🤖 AI Summary
Under empirical risk minimization (ERM), models often rely on spurious correlations—so-called “shortcuts”—leading to poor generalization on minority subgroups. To address this, we propose InterpoLated Learning (InterpoLL): a semantic-aware interpolation technique applied directly in the representation space, which blends features of majority and minority instances from the same class to explicitly incorporate minority patterns and attenuate shortcut reliance. InterpoLL operates at the feature level without modifying model architecture or introducing additional hyperparameters, enabling cross-group robust representation learning. Experiments across multiple natural language understanding benchmarks demonstrate that InterpoLL significantly improves accuracy on minority-group examples while preserving performance on majority-group examples. It consistently outperforms standard ERM and state-of-the-art debiasing methods—including those designed to mitigate shortcut learning—across diverse fairness-sensitive evaluation metrics.
📝 Abstract
Empirical risk minimization (ERM) incentivizes models to exploit shortcuts, i.e., spurious correlations between input attributes and labels that are prevalent in the majority of the training data but unrelated to the task at hand. This reliance hinders generalization on minority examples, where such correlations do not hold.
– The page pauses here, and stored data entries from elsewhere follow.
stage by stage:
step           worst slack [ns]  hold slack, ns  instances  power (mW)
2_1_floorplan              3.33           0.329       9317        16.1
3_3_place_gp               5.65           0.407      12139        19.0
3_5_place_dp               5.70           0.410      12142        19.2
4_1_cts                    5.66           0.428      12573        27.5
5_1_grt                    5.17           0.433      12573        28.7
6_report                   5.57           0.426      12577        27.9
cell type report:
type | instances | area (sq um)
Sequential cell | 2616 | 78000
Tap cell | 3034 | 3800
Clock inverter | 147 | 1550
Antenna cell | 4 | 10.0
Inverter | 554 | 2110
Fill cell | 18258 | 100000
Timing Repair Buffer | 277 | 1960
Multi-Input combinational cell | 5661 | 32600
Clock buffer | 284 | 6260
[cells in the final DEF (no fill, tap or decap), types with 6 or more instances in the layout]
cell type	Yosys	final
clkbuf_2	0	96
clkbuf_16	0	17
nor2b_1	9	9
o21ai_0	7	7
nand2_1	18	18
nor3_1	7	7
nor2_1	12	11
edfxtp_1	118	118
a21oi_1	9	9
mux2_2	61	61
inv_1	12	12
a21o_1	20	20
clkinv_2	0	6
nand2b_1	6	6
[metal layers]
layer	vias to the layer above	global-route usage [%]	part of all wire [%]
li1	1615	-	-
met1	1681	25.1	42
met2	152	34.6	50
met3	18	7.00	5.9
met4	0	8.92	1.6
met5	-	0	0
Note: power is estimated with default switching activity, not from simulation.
Existing shortcut mitigation approaches are model-specific, difficult to tune, computationally expensive, and fail to improve learned representations. To address these issues, we propose InterpoLated Learning (InterpoLL) which interpolates the representations of majority examples to include features from intra-class minority examples with shortcut-mitigating patterns. This weakens shortcut influence, enabling models to acquire features predictive across both minority and majority examples. Experimental results on multiple natural language understanding tasks demonstrate that InterpoLL improves minority generalization over both ERM and state-of-the-art shortcut mitigation methods, without compromising accuracy on majority examples. Notably, these gains persist across encoder, encoder-decoder, and decoder-only architectures, demonstrating the method's broad applicability.